Scan the material for the word "design" and copy each line where it occurs.

BEGIN Records for the task

What follows belongs to an exercise in optimizing a design on an open flow for small area; a production flow would make more cautious choices. Only simulation tests tie the RTL to the original design; equivalence was not proved. No activity file was given, so power comes from the tool's default toggle rates.

## lane 1
// bomber_top
module bomber_top
(
	input  logic        clk,
	input  logic        rst,
	input  logic [11:0] paddr_i,
	input  logic        psel_i,
	input  logic        penable_i,
	input  logic        pwrite_i,
	input  logic [31:0] pwdata_i,
	output logic [31:0] prdata_o,
	output logic        pready_o,
	output logic        pslverr_o
);
Size in the first run: ~1300 cells after synthesis, roughly 160 flip-flops, ~83 I/O pins, about 11000 µm² of cells after synthesis.
clock: 12.0 ns
lec_check: 0
abc_area: 1
cap_margin: 5
core_margin: 2
core_utilization: 30
cts_buf_list: sky130_fd_sc_hd__clkbuf_8
gpl_timing_driven: 0
slew_margin: 5
standard.sh (not shown) runs the stock make flow with config.mk's settings and CLKGATE_MAP_FILE= SYNTH_SCRIPT=/design/flow/synth_recipe.tcl, a recipe that flattens the netlist after the stock synthesis.
==> flow/flow/run.sh <==
#!/bin/bash
set -euo pipefail
here=$(pwd)
{
	head -n 1 synth_recipe.tcl
	cat <<EOT
proc extract_fa {args} { }
proc abc {args} {
  set i [lsearch \$args -script]
  if {\$i >= 0} { set args [lreplace \$args \$i [expr {\$i + 1}] -script $here/flow/area.abc] }
  yosys abc {*}\$args
}
EOT
	tail -n +2 synth_recipe.tcl
} > area_synth.tcl
sed "s#SYNTH_SCRIPT=[^ ]*#SYNTH_SCRIPT=$here/area_synth.tcl#" standard.sh > area_standard.sh
grep -q "SYNTH_SCRIPT=$here/area_synth.tcl" area_standard.sh
export BUFFER_PORTS_ARGS="-buffer_cell sky130_fd_sc_hd__buf_1"
export CTS_ARGS="-sink_clustering_enable -repair_clock_nets -buf_list sky130_fd_sc_hd__clkbuf_8 -dont_use_dummy_load"
bash area_standard.sh > flow.log 2>&1
==> flow/flow/area.abc <==
strash
&get -n
&fraig -x
&put
scorr
dc2
strash
&get -n
&deepsyn -T 120
&put
strash
&get -n
&dch -f
&nf -R 1000 -p
&put
strash
&get -n
&dch -f
&nf -R 1000 -p
&put
strash
&get -n
&dch -f
&nf -R 1000 -p
&put
Lane 1 | status: complete | timing, DRC, antenna: pass
Relative to lane 1, the following input files were edited for lane 2:
- GPL_TIMING_DRIVEN no longer set, was 0
--- a/flow/flow/run.sh
+++ b/flow/flow/run.sh
@@ -4,10 +4,30 @@
 {
 	head -n 1 synth_recipe.tcl
-	cat <<EOT
+	echo "set abc_scripts [list $(ls $here/flow/area*.abc | tr '\n' ' ')]"
+	cat <<'EOT'
 proc extract_fa {args} { }
 proc abc {args} {
-  set i [lsearch \$args -script]
-  if {\$i >= 0} { set args [lreplace \$args \$i [expr {\$i + 1}] -script $here/flow/area.abc] }
-  yosys abc {*}\$args
+  global abc_scripts
+  set i [lsearch $args -script]
+  design -save pre_abc
+  set best_area -1
+  set best_s ""
+  foreach s $abc_scripts {
+    design -load pre_abc
+    set a $args
+    if {$i >= 0} { set a [lreplace $a $i [expr {$i + 1}] -script $s] }
+    yosys abc {*}$a
+    set out [tee -q -s result.string stat -liberty [lindex $::env(LIB_FILES) 0]]
+    set area 0
+    regexp {Chip area for module [^:]*: ([0-9.]+)} $out -> area
+    puts "abc script $s: area $area"
+    if {$best_area < 0 || $area < $best_area} {
+      set best_area $area
+      set best_s $s
+      design -save best_abc
+    }
+  }
+  puts "abc: best script $best_s, area $best_area"
+  design -load best_abc
 }
 EOT
==> flow/flow/area0.abc (new file) <==
strash
&get -n
&fraig -x
&put
scorr
dc2
dretime
strash
&get -n
&dch -f
&nf -R 1000 -p
&put
strash
&get -n
&dch -f
&nf -R 1000 -p
&put
==> flow/flow/area1.abc (new file) <==
strash
&get -n
&fraig -x
&put
scorr
dc2
strash
&get -n
&deepsyn -T 300 -S 17
&put
strash
&get -n
&dch -f
&nf -R 1000 -p
&put
strash
&get -n
&dch -f
&nf -R 1000 -p
&put
strash
&get -n
&dch -f
&nf -R 1000 -p
&put
==> flow/flow/area2.abc (new file) <==
strash
&get -n
&fraig -x
&put
scorr
dc2
strash
&get -n
&deepsyn -T 300 -S 34
&put
strash
&get -n
&dch -f
&nf -R 1000 -p
&put
strash
&get -n
&dch -f
&nf -R 1000 -p
&put
strash
&get -n
&dch -f
&nf -R 1000 -p
&put
==> flow/flow/area3.abc (new file) <==
strash
&get -n
&fraig -x
&put
scorr
dc2
strash
&get -n
&deepsyn -T 300 -S 51
&put
strash
&get -n
&dch -f
&nf -R 1000 -p
&put
strash
&get -n
&dch -f
&nf -R 1000 -p
&put
strash
&get -n
&dch -f
&nf -R 1000 -p
&put
==> flow/flow/area4.abc (new file) <==
strash
&get -n
&fraig -x
&put
scorr
dc2
strash
&get -n
&deepsyn -T 300 -S 68
&put
strash
&get -n
&dch -f
&nf -R 1000 -p
&put
strash
&get -n
&dch -f
&nf -R 1000 -p
&put
strash
&get -n
&dch -f
&nf -R 1000 -p
&put
removed: flow/flow/area.abc
Notes after the runs:
- Re total stage count of the critical path: lane 2 and lane 1 aren't equal, and the higher value belongs to lane 2.
- Xor-xnor portion of the synthesized cell area, lane 2 and lane 1, higher one = lane 2.
- For lane 1, the source of the critical timing path was paddr_i[8], unlike lane 2, where it was paddr_i[7].
- Delta (lane 2 minus lane 1): synthesized area saw a decrease; number of antenna violations at the first check in global routing saw a decrease.
- Going from lane 1 to lane 2, first-iteration detailed-routing DRC count now smaller, maximum frequency now larger.
- Delta (lane 2 minus lane 1): combinational cell power rose 16%, post-layout minimum cycle time fell 230 ps, largest driver fanout on the critical path fell 5.
[inputs] lane 3 vs lane 2
==> flow/flow/run.sh <==
#!/bin/bash
set -euo pipefail
here=$(pwd)
{
	head -n 1 synth_recipe.tcl
	cat <<EOT
proc extract_fa {args} { }
proc abc {args} {
  set i [lsearch \$args -script]
  if {\$i >= 0} { set args [lreplace \$args \$i [expr {\$i + 1}] -script $here/flow/area.abc] }
  yosys abc {*}\$args
}
EOT
	tail -n +2 synth_recipe.tcl
} > area_synth.tcl
sed "s#SYNTH_SCRIPT=[^ ]*#SYNTH_SCRIPT=$here/area_synth.tcl#" standard.sh > area_standard.sh
grep -q "SYNTH_SCRIPT=$here/area_synth.tcl" area_standard.sh
export BUFFER_PORTS_ARGS="-buffer_cell sky130_fd_sc_hd__buf_1"
export CTS_ARGS="-repair_clock_nets -buf_list sky130_fd_sc_hd__clkbuf_8 -dont_use_dummy_load"
bash area_standard.sh > flow.log 2>&1
==> flow/flow/area.abc (new file) <==
strash
&get -n
&fraig -x
&put
scorr
dc2
strash
&get -n
&deepsyn -T 120
&put
strash
&get -n
&dch -f
&nf -R 1000 -p
&put
strash
&get -n
&dch -f
&nf -R 1000 -p
&put
strash
&get -n
&dch -f
&nf -R 1000 -p
&put
removed: flow/flow/area0.abc
removed: flow/flow/area1.abc
removed: flow/flow/area2.abc
removed: flow/flow/area3.abc
removed: flow/flow/area4.abc
Findings:
- Global-route met1 utilization is higher on lane 3
- Core utilization of the finished layout: lane 3 vs lane 2 — no meaningful difference
- After detailed routing, lane 2 needs less wire than lane 3.
- Lane 2 and lane 3 ended up with nearly the same final period utilization.
- Count of non-CTS buffers in the layout delta for lane 3 relative to lane 2: 3 lower
- Summary — combinational fraction of design power, lane 3 relative to lane 2: lower, by 9.4 points.
- Comparing lane 2 and lane 3, the lower sequential share of the synthesized area is on lane 3.
- Sort lane 2 and lane 3 by first-iteration DRC count, ascending, and lane 2 comes first.
- Lane 3 vs. lane 2: proportion of power drawn by the clock network saw an increase, area of the mapped netlist saw an increase.
> inputs changed (lane 3 -> lane 4)
--- a/flow/flow/run.sh
+++ b/flow/flow/run.sh
@@ -17,4 +17,4 @@
 grep -q "SYNTH_SCRIPT=$here/area_synth.tcl" area_standard.sh
 export BUFFER_PORTS_ARGS="-buffer_cell sky130_fd_sc_hd__buf_1"
-export CTS_ARGS="-repair_clock_nets -buf_list sky130_fd_sc_hd__clkbuf_8 -dont_use_dummy_load"
+export CTS_ARGS="-sink_clustering_enable -repair_clock_nets -buf_list sky130_fd_sc_hd__clkbuf_8 -dont_use_dummy_load"
 bash area_standard.sh > flow.log 2>&1
Notes after the runs:
Lane 4 -> lane 3: number of multi-input combinational cells in the layout flat. The overall track demand over capacity in global routing of lane 4 falls short of that of lane 3 by 0.60 points. Summary — critical path depth, lane 4 relative to lane 3: higher, by 4. The multi-input logic portion of the cell area of lane 4 falls short of that of lane 3 by 0.17 points. From lane 3 to lane 4, H-tree depth did not move at all. Between lane 3 and lane 4, internal reg-to-reg setup slack is lower for lane 4, lane 3 comes in above that. On initial core utilization, lane 3 tracks lane 4 almost exactly. Lane 4 completed end to end with timing, DRC and antenna clean. Between lane 3 and lane 4, routability congestion estimate is lower for lane 3, lane 4 comes in above that.

-- static timing again, ports no longer ideal --
How much do the figures lean on ideal ports? The routed layouts below were timed once more, with nothing changed but the port constraints.
Step 1, drivers: a clkbuf_16 drives clk and a buf_2 each remaining input, both assumed.
Step 2 adds t to the input delays and takes it off the output delays; t is the mean of the earliest and latest rising clock arrival at the registers after step 1. Input paths then give back, and output paths get back, about the clock's delay inside the block.
Slacks: ideal / step 1 / step 2; pairs: ideal / step 1.
| run | t, ns | slack for setup (ns) | worst setup path at the end | pins driven straight from the clock port |
|---|---|---|---|---|
| lane 1 | 0.504 | 2.240 / 2.220 / 2.220 | input to output | 1 |
| lane 2 | 0.496 | 2.465 / 2.436 / 2.436 | input to output | 1 |
| lane 3 | 0.506 | 2.482 / 2.460 / 2.460 | input to output | 1 |
| lane 4 | 0.508 | 2.131 / 2.111 / 2.111 | input to output | 1 |
After both steps every run listed still meets setup and hold. The setup slack of lane 2, which loses most, moves by -0.029 ns with the drivers and by -0.029 ns with both steps.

END Records for the task

| Answer below |
What follows belongs to an exercise in optimizing a design on an open flow for small area; a production flow would make more cautious choices. Only simulation tests tie the RTL to the original design; equivalence was not proved. No activity file was given, so power comes from the tool's default toggle rates.
standard.sh (not shown) runs the stock make flow with config.mk's settings and CLKGATE_MAP_FILE= SYNTH_SCRIPT=/design/flow/synth_recipe.tcl, a recipe that flattens the netlist after the stock synthesis.
+  design -save pre_abc
+    design -load pre_abc
+      design -save best_abc
+  design -load best_abc
- Summary — combinational fraction of design power, lane 3 relative to lane 2: lower, by 9.4 points.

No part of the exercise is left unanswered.